The Valdosta Daily Times
Anyone who read his 2011 At Random feature in The Times knows that Dr. Mario Bartoletti has led a full and intriguing life.
He has served in the military and worked with families as a psychologist and therapist. In his late 70s, he remains physically fit through the famed Charles Atlas regimen. Bartoletti has been an activist for various South Georgia causes. And he is a writer.
Last year, he published the inspiring and enjoyable read, “Becoming a Man.” This 528-page book encompasses only a short portion of Bartoletti’s experiences.
The book “is the first volume of a three-volume autobiographical project I began in 2003,” Bartoletti writes in the introduction. “It traces my life from birth to the age of 21. This volume encompasses certain experiences from my childhood and teen years that I consider most significant during the early development of my character and personality.”
It was reflections on family — memories of those who had passed, their stories silenced — that led Bartoletti to write his memoirs.
“My parents were immigrants who kept busy most of their lives. At family get-togethers, there were recountings of their youthful lives, but with gaps,” Bartoletti shared with The Times. “After their deaths in the 1980s, I realized for the first time how little I actually knew of their childhood days. That got me into reflecting on my own boyhood.”
He started writing these reflections in much the same way as the book starts. He tells the story of how his parents met which led to their marriage and his birth.
“It came to me that what I remembered most vividly of my development were experiences that had directly affected my character and personality — and the man I became,” Bartoletti said. “That is how the title developed.”
Many of Bartoletti’s childhood memories of himself and family have remained vivid by numerous recountings through the years with his younger brother, Ross.
“As a result, some remained fresh due to reminiscing with him as young husbands and fathers,” Bartoletti says. “Writing them down at this late stage of life provides a deeper warmth and appreciation than was possible as a young man busy setting out on life.”
Recalling memories while writing his memoirs inspired new understandings of events and people within his family.
“The most important revelation was how much the Italian culture nurtured me — the large family, in the U.S., Canada and Italy,” Bartoletti says. “I came to deeply appreciate my cultural heritage as a result of doing this first volume. Also, it brought considerable closeness to my father. As I wrote of experiences with him, I could almost hear his voice in my head.”
Initially, he intended to write one volume of memoirs, but he developed the idea of dividing his life into a trilogy of books as the number of pages increased on his early experiences.
“The second volume, at this point, is limited to rough drafts of five significant experiences of my early life with Lilli (his wife),” Bartoletti says. “The same pattern of descriptive vignettes will be used in the second volume as they most clearly demonstrate the nature of certain events that have impacted upon me.”

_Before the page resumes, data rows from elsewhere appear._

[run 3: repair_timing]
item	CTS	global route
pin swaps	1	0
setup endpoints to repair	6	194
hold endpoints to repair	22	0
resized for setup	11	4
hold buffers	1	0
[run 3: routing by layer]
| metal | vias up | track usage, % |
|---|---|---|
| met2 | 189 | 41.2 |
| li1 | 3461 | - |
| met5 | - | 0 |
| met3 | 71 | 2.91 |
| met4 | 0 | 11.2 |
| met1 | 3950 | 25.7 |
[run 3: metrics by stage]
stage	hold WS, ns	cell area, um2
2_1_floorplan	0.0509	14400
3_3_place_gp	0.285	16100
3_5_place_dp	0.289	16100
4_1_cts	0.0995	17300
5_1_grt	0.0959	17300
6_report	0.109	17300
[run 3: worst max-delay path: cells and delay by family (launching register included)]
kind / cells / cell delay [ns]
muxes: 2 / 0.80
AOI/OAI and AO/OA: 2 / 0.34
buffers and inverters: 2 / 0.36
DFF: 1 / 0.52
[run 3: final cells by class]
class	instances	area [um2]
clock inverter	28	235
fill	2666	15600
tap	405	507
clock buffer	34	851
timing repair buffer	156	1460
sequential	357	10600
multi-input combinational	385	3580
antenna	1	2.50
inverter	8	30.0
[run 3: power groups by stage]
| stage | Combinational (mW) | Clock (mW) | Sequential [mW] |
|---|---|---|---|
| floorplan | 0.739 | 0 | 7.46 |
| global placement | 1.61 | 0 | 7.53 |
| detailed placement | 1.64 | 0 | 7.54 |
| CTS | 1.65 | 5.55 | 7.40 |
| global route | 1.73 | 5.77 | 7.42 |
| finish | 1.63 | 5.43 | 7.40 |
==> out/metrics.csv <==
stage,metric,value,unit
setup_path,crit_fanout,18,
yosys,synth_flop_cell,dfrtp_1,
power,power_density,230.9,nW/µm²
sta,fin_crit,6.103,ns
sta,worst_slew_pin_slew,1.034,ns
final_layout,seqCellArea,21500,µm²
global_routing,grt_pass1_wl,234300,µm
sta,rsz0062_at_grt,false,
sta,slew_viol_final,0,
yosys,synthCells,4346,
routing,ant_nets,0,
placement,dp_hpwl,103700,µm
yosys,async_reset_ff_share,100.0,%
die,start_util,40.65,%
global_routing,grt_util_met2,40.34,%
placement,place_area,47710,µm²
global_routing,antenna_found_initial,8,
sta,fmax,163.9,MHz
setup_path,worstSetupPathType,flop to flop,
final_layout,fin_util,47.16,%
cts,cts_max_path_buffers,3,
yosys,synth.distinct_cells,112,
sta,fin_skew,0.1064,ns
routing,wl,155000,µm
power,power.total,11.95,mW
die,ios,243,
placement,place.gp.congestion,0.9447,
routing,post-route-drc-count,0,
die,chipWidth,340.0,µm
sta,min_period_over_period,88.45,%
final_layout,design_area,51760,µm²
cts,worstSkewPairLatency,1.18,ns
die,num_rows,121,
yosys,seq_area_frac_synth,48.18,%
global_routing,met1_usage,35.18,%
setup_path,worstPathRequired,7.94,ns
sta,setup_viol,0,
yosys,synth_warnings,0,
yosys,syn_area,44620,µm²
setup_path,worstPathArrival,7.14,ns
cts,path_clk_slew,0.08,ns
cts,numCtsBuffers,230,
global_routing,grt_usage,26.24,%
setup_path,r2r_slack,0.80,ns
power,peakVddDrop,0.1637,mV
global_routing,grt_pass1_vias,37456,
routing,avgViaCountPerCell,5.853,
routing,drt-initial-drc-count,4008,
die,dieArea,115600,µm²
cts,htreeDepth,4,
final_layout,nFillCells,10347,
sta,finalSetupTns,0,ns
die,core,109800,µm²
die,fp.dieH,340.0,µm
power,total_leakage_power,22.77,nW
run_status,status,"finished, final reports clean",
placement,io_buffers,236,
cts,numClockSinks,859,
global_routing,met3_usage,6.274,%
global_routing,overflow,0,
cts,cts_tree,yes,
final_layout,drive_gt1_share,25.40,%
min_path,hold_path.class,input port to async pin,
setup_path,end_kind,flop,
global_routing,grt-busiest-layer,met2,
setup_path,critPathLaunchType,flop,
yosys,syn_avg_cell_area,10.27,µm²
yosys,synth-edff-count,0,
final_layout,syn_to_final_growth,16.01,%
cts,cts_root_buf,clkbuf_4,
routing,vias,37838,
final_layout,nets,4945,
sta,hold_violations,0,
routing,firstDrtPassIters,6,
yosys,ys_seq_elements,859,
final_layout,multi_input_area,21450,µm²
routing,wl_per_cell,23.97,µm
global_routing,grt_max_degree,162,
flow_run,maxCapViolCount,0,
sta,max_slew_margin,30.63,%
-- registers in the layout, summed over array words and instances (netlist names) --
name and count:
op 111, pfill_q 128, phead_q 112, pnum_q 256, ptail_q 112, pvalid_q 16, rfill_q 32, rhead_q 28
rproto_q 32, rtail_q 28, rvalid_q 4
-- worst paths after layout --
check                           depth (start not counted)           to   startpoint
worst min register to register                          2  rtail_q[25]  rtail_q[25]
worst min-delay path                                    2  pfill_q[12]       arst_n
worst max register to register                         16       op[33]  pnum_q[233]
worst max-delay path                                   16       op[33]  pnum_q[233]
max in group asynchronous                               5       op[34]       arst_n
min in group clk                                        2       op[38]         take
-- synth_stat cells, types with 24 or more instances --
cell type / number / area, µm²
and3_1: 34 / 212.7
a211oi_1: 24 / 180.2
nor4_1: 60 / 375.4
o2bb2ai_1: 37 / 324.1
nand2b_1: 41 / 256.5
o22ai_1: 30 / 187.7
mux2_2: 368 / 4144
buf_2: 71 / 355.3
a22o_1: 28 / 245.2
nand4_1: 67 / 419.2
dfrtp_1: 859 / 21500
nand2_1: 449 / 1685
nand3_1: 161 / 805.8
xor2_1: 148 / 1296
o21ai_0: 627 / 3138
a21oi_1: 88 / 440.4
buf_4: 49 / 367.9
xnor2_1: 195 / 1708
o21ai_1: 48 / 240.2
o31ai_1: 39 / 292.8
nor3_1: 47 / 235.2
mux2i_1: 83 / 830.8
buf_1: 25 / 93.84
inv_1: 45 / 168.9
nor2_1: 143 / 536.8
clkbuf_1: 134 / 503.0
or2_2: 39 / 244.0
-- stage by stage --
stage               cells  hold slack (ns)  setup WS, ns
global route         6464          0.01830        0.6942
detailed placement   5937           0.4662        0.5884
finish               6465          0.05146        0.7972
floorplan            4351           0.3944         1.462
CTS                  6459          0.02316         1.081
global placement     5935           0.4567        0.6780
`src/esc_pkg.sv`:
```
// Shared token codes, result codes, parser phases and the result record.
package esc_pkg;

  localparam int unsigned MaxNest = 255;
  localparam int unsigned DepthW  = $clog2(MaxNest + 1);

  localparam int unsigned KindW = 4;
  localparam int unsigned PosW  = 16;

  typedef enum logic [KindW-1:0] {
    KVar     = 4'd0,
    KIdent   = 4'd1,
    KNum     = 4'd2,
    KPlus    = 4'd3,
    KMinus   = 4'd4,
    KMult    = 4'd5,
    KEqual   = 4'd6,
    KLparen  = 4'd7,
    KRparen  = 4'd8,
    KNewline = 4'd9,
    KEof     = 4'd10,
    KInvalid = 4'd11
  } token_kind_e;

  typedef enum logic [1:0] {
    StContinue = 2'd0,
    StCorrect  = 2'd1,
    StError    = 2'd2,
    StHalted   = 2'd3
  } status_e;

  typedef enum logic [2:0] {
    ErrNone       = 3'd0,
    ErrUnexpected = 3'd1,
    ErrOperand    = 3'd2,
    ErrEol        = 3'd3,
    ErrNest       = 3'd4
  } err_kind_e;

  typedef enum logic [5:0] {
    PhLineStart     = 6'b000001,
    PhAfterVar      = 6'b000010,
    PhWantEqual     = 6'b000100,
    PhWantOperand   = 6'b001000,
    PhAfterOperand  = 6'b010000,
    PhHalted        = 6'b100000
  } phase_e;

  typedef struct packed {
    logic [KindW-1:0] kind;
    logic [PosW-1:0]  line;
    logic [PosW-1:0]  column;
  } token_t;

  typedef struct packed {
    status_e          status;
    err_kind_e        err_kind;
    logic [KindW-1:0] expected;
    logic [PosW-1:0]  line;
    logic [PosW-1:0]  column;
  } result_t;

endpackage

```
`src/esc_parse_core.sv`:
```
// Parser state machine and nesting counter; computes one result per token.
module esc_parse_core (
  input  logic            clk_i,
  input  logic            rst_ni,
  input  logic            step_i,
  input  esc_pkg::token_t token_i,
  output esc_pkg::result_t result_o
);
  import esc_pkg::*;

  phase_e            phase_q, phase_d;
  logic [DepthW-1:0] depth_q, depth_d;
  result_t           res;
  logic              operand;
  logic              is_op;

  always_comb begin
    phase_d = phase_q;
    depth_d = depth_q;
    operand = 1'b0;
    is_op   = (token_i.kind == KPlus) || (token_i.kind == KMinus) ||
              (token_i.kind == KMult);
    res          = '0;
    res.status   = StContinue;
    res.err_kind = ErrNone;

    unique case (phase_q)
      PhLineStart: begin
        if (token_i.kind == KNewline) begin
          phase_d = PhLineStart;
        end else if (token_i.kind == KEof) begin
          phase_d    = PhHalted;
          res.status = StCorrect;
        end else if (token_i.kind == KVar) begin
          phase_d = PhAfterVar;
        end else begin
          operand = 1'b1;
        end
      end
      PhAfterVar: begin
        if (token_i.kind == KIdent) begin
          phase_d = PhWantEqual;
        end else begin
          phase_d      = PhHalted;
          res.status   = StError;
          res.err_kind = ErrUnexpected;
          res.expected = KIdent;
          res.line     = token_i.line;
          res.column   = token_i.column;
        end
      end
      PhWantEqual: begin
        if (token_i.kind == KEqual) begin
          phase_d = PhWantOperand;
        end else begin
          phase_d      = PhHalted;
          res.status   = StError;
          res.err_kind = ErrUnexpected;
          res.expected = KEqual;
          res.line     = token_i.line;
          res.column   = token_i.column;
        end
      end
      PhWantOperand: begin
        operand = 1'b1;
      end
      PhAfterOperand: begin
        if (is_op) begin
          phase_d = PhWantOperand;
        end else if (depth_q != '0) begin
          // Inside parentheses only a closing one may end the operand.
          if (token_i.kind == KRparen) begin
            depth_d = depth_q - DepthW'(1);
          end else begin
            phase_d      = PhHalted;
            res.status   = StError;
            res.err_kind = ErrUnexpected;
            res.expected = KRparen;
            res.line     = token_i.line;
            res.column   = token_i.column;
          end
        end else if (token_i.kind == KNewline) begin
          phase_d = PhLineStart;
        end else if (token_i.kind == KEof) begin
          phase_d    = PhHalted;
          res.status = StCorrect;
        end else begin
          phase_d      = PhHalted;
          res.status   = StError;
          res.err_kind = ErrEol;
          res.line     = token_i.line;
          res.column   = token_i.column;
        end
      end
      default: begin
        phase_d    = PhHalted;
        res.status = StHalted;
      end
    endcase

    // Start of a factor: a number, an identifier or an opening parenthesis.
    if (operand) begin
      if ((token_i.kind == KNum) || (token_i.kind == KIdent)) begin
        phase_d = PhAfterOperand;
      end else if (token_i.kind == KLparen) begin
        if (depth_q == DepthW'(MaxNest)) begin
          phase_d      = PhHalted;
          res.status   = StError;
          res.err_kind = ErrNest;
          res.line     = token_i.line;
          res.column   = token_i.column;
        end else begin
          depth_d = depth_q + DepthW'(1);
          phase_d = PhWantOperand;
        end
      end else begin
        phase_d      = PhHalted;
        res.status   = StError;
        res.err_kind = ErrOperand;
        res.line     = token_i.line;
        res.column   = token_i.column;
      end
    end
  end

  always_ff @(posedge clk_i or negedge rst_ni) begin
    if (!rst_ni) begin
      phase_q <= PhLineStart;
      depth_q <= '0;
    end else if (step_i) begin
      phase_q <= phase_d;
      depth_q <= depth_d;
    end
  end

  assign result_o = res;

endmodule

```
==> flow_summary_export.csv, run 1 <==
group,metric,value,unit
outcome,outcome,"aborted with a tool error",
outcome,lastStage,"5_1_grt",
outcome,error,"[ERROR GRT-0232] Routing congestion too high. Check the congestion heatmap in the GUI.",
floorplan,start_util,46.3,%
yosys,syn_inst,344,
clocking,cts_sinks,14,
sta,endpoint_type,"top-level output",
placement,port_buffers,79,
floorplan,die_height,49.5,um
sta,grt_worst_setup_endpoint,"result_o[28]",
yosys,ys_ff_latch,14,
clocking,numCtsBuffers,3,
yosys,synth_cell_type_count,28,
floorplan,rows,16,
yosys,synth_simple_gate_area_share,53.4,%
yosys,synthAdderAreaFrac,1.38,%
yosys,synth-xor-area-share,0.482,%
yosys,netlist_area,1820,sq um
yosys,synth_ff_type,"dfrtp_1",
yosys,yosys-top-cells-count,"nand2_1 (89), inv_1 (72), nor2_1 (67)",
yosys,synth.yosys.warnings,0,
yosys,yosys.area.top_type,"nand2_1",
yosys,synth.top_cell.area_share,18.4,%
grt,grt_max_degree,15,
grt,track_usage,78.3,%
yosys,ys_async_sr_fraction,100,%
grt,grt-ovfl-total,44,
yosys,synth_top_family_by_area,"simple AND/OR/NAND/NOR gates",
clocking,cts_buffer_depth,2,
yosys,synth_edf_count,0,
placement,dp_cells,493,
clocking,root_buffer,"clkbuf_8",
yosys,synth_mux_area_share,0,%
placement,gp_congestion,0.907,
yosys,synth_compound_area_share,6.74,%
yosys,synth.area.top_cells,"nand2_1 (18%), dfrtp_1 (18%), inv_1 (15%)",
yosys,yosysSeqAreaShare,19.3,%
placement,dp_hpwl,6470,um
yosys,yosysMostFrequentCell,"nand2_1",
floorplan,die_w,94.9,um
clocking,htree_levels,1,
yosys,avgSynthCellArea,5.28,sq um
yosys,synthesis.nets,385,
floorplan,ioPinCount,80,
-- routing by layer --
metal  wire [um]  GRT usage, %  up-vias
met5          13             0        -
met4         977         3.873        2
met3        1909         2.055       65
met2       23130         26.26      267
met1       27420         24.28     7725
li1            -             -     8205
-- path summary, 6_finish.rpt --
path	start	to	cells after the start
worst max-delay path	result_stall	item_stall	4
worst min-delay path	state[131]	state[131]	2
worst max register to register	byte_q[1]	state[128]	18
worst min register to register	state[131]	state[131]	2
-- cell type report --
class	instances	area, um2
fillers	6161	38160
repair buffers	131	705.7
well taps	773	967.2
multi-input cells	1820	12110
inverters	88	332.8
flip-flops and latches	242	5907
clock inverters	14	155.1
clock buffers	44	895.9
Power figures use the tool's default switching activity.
--- src/sv/rwfm_pkg.sv ---
// Shared types, limit tables and conversion helpers for the rail window fault monitor.
package rwfm_pkg;

  localparam int RAIL_COUNT_DEF = 18;
  localparam int RAIL_W         = 5;
  localparam int SAMPLE_W       = 16;
  localparam int MASK_W         = 18;
  localparam int CNT_W          = 2;
  localparam int CONV_W         = 12;
  localparam int APB_AW         = 2;
  localparam int APB_DW         = 32;

  localparam logic [MASK_W-1:0] MASK_RESET = MASK_W'(63);
  localparam logic [APB_AW-1:0] ADDR_ENABLE_MASK = APB_AW'(0);

  localparam logic [RAIL_W-1:0] TEMP_FIRST = RAIL_W'(2);
  localparam logic [RAIL_W-1:0] TEMP_LAST  = RAIL_W'(5);

  localparam logic [CNT_W-1:0] CNT_NONE  = CNT_W'(0);
  localparam logic [CNT_W-1:0] CNT_ONE   = CNT_W'(1);
  localparam logic [CNT_W-1:0] CNT_TWO   = CNT_W'(2);
  localparam logic [CNT_W-1:0] CNT_THREE = CNT_W'(3);

  typedef struct packed {
    logic [CNT_W-1:0]    count;
    logic                fault;
    logic [SAMPLE_W-1:0] cap_one;
    logic [SAMPLE_W-1:0] cap_two;
    logic [SAMPLE_W-1:0] cap_three;
  } strike_t;

  function automatic logic [SAMPLE_W-1:0] upper_limit(input logic [RAIL_W-1:0] rail);
    logic [SAMPLE_W-1:0] v;
    case (rail)
      5'd0:  v = 16'd906;
      5'd1:  v = 16'd1557;
      5'd2,
      5'd3,
      5'd4,
      5'd5:  v = 16'd800;
      5'd6,
      5'd7:  v = 16'd10000;
      5'd8:  v = 16'd3414;
      5'd9:  v = 16'd1596;
      5'd10: v = 16'd4095;
      5'd11: v = 16'd4286;
      5'd12: v = 16'd10000;
      5'd13,
      5'd14: v = 16'd4095;
      5'd15: v = 16'd3686;
      5'd16: v = 16'd3494;
      5'd17: v = 16'd2720;
      default: v = '0;
    endcase
    return v;
  endfunction

  function automatic logic [SAMPLE_W-1:0] lower_limit(input logic [RAIL_W-1:0] rail);
    logic [SAMPLE_W-1:0] v;
    case (rail)
      5'd0:  v = 16'd596;
      5'd1:  v = 16'd1464;
      5'd2,
      5'd3,
      5'd4,
      5'd5:  v = 16'd7872;
      5'd8:  v = 16'd2792;
      5'd9:  v = 16'd1306;
      5'd10: v = 16'd3350;
      5'd11: v = 16'd3507;
      5'd13,
      5'd14: v = 16'd3350;
      5'd15: v = 16'd3015;
      5'd16: v = 16'd2859;
      5'd17: v = 16'd2023;
      default: v = '0;
    endcase
    return v;
  endfunction

  // floor(upper / 10), the top of the near-zero window
  function automatic logic [SAMPLE_W-1:0] near_zero_limit(input logic [RAIL_W-1:0] rail);
    logic [SAMPLE_W-1:0] v;
    case (rail)
      5'd0:  v = 16'd90;
      5'd1:  v = 16'd155;
      5'd2,
      5'd3,
      5'd4,
      5'd5:  v = 16'd80;
      5'd6,
      5'd7:  v = 16'd1000;
      5'd8:  v = 16'd341;
      5'd9:  v = 16'd159;
      5'd10: v = 16'd409;
      5'd11: v = 16'd428;
      5'd12: v = 16'd1000;
      5'd13,
      5'd14: v = 16'd409;
      5'd15: v = 16'd368;
      5'd16: v = 16'd349;
      5'd17: v = 16'd272;
      default: v = '0;
    endcase
    return v;
  endfunction

  // Sensor word to degrees/16: fold 13-bit two's complement, divide by 16 toward zero.
  function automatic logic signed [CONV_W-1:0] temp_conv(input logic [SAMPLE_W-1:0] w);
    logic signed [SAMPLE_W:0] v;
    logic signed [SAMPLE_W:0] r;
    v = signed'({w[SAMPLE_W-1], w});
    if (v >= 17'sd4096) begin
      v = v - 17'sd8192;
    end
    if (v < 17'sd0) begin
      r = (v + 17'sd15) >>> 4;
    end else begin
      r = v >>> 4;
    end
    return CONV_W'(r);
  endfunction

endpackage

With the working title of “Being a Person,” he hopes to complete the second volume by 2015. Dr. Al Margulies, a colleague psychiatrist with whom Bartoletti shared a practice for several years, would often advise patients, “‘Be a person!’ It was based upon a colloquial admonition meaning: ‘Grow up and shoulder your responsibilities.’”
As for anyone considering writing a memoir, Bartoletti suggests making the most important events — ones with the most impact on the person’s life — the primary focus.
“Write them down in rough-draft form before they are forgotten, and keep them in a folder,” Bartoletti says. “They will then be available for development later when there is adequate time for writing them in more complete form.”